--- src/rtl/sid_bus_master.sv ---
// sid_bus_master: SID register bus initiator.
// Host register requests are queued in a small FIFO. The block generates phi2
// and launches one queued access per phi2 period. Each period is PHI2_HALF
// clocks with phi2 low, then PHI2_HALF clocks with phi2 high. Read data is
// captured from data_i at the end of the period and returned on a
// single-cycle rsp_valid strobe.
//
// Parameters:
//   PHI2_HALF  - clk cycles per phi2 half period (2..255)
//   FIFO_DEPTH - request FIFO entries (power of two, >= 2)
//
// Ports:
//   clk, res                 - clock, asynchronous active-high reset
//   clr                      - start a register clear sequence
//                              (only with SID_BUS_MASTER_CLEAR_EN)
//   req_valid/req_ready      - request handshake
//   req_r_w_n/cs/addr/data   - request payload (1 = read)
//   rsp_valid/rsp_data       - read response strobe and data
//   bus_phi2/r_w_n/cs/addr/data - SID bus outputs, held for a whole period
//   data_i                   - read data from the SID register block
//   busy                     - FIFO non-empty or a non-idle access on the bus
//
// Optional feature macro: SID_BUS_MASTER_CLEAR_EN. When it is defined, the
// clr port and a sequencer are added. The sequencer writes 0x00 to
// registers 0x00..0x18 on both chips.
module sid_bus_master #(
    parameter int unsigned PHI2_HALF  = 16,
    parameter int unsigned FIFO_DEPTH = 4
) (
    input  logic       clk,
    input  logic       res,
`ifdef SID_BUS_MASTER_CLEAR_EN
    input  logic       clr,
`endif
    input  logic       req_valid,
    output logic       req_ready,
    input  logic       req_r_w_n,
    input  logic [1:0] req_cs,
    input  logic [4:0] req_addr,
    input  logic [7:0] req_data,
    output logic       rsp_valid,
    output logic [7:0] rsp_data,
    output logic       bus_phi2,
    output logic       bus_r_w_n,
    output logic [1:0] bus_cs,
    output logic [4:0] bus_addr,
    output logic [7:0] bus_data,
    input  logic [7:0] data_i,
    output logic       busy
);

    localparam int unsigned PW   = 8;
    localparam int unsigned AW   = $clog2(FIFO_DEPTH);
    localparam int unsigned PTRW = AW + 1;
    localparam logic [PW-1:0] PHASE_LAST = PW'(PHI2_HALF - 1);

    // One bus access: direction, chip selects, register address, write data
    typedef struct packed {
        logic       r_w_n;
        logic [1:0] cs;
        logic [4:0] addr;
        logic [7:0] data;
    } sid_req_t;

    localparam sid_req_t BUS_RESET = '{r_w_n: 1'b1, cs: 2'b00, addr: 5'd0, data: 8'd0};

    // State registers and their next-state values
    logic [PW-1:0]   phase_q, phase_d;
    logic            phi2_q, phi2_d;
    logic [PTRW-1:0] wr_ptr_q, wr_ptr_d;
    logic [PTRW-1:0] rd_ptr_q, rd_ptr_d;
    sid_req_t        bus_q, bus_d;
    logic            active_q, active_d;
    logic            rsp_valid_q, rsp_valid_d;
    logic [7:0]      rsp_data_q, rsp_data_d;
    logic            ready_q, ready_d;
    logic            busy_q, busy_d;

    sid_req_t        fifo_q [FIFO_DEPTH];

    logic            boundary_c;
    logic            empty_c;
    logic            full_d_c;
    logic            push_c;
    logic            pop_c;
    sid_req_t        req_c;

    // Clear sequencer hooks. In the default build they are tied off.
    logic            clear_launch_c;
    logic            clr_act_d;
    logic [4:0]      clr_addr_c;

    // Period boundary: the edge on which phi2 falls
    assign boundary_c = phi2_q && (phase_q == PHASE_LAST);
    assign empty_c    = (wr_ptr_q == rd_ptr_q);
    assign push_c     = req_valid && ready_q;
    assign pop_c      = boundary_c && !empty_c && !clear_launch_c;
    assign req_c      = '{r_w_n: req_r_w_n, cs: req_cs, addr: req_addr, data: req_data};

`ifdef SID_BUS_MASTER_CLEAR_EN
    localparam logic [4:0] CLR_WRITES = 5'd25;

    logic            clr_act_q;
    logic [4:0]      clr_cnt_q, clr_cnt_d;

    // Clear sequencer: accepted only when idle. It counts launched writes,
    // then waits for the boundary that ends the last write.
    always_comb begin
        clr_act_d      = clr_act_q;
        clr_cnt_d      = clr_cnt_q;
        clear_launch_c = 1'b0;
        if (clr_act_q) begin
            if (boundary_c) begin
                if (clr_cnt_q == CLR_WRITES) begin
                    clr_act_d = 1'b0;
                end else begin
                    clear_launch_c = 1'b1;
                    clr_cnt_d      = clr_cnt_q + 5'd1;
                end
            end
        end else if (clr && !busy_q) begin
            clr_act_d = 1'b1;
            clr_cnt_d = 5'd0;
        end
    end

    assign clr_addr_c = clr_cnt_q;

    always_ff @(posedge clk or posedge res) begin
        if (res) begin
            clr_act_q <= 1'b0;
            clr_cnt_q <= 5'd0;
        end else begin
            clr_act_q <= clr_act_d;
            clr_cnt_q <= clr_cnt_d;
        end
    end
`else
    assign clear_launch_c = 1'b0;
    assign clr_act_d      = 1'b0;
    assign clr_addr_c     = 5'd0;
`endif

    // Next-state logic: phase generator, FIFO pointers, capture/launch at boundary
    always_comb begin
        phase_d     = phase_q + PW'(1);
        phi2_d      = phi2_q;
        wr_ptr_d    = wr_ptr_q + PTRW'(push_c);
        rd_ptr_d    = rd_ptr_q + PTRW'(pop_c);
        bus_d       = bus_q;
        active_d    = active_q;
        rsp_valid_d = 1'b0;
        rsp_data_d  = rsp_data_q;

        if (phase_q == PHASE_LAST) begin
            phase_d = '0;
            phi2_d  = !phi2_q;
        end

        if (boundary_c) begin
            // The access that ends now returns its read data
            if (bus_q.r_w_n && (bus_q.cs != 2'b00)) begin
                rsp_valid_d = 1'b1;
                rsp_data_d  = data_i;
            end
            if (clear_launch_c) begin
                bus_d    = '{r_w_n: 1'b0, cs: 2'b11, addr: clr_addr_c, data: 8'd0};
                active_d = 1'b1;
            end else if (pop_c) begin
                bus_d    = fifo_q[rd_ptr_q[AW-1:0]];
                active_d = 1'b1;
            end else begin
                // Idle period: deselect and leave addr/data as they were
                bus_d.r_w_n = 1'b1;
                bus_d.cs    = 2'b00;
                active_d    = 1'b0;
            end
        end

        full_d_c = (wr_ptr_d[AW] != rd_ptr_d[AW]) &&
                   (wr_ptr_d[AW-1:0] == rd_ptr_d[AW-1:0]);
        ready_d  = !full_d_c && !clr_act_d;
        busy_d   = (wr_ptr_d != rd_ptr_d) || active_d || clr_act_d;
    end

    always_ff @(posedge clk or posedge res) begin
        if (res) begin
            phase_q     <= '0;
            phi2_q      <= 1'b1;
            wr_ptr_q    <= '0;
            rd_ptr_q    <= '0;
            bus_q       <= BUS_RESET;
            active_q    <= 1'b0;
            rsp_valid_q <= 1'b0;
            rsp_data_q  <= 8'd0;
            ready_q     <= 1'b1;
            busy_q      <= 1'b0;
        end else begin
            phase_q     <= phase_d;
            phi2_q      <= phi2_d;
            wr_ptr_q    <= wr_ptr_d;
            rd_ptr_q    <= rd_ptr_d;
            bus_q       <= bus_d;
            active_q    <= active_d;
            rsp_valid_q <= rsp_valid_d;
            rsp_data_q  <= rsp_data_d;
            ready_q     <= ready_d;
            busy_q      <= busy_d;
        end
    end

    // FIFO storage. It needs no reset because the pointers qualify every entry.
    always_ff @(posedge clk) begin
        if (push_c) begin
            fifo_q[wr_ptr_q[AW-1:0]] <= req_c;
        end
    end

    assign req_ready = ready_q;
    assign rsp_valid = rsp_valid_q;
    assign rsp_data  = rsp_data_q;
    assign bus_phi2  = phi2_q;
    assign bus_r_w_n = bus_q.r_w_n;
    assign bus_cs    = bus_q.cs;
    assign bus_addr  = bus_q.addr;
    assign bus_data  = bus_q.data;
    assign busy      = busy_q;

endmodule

#####

(WHAT YOU WILL DO): Please print exactly what appears from the first line of the data through the line with "address, write data", including both of those lines and nothing past them.

(RESULT):
--- src/rtl/sid_bus_master.sv ---
// sid_bus_master: SID register bus initiator.
// Host register requests are queued in a small FIFO. The block generates phi2
// and launches one queued access per phi2 period. Each period is PHI2_HALF
// clocks with phi2 low, then PHI2_HALF clocks with phi2 high. Read data is
// captured from data_i at the end of the period and returned on a
// single-cycle rsp_valid strobe.
//
// Parameters:
//   PHI2_HALF  - clk cycles per phi2 half period (2..255)
//   FIFO_DEPTH - request FIFO entries (power of two, >= 2)
//
// Ports:
//   clk, res                 - clock, asynchronous active-high reset
//   clr                      - start a register clear sequence
//                              (only with SID_BUS_MASTER_CLEAR_EN)
//   req_valid/req_ready      - request handshake
//   req_r_w_n/cs/addr/data   - request payload (1 = read)
//   rsp_valid/rsp_data       - read response strobe and data
//   bus_phi2/r_w_n/cs/addr/data - SID bus outputs, held for a whole period
//   data_i                   - read data from the SID register block
//   busy                     - FIFO non-empty or a non-idle access on the bus
//
// Optional feature macro: SID_BUS_MASTER_CLEAR_EN. When it is defined, the
// clr port and a sequencer are added. The sequencer writes 0x00 to
// registers 0x00..0x18 on both chips.
module sid_bus_master #(
    parameter int unsigned PHI2_HALF  = 16,
    parameter int unsigned FIFO_DEPTH = 4
) (
    input  logic       clk,
    input  logic       res,
`ifdef SID_BUS_MASTER_CLEAR_EN
    input  logic       clr,
`endif
    input  logic       req_valid,
    output logic       req_ready,
    input  logic       req_r_w_n,
    input  logic [1:0] req_cs,
    input  logic [4:0] req_addr,
    input  logic [7:0] req_data,
    output logic       rsp_valid,
    output logic [7:0] rsp_data,
    output logic       bus_phi2,
    output logic       bus_r_w_n,
    output logic [1:0] bus_cs,
    output logic [4:0] bus_addr,
    output logic [7:0] bus_data,
    input  logic [7:0] data_i,
    output logic       busy
);

    localparam int unsigned PW   = 8;
    localparam int unsigned AW   = $clog2(FIFO_DEPTH);
    localparam int unsigned PTRW = AW + 1;
    localparam logic [PW-1:0] PHASE_LAST = PW'(PHI2_HALF - 1);

    // One bus access: direction, chip selects, register address, write data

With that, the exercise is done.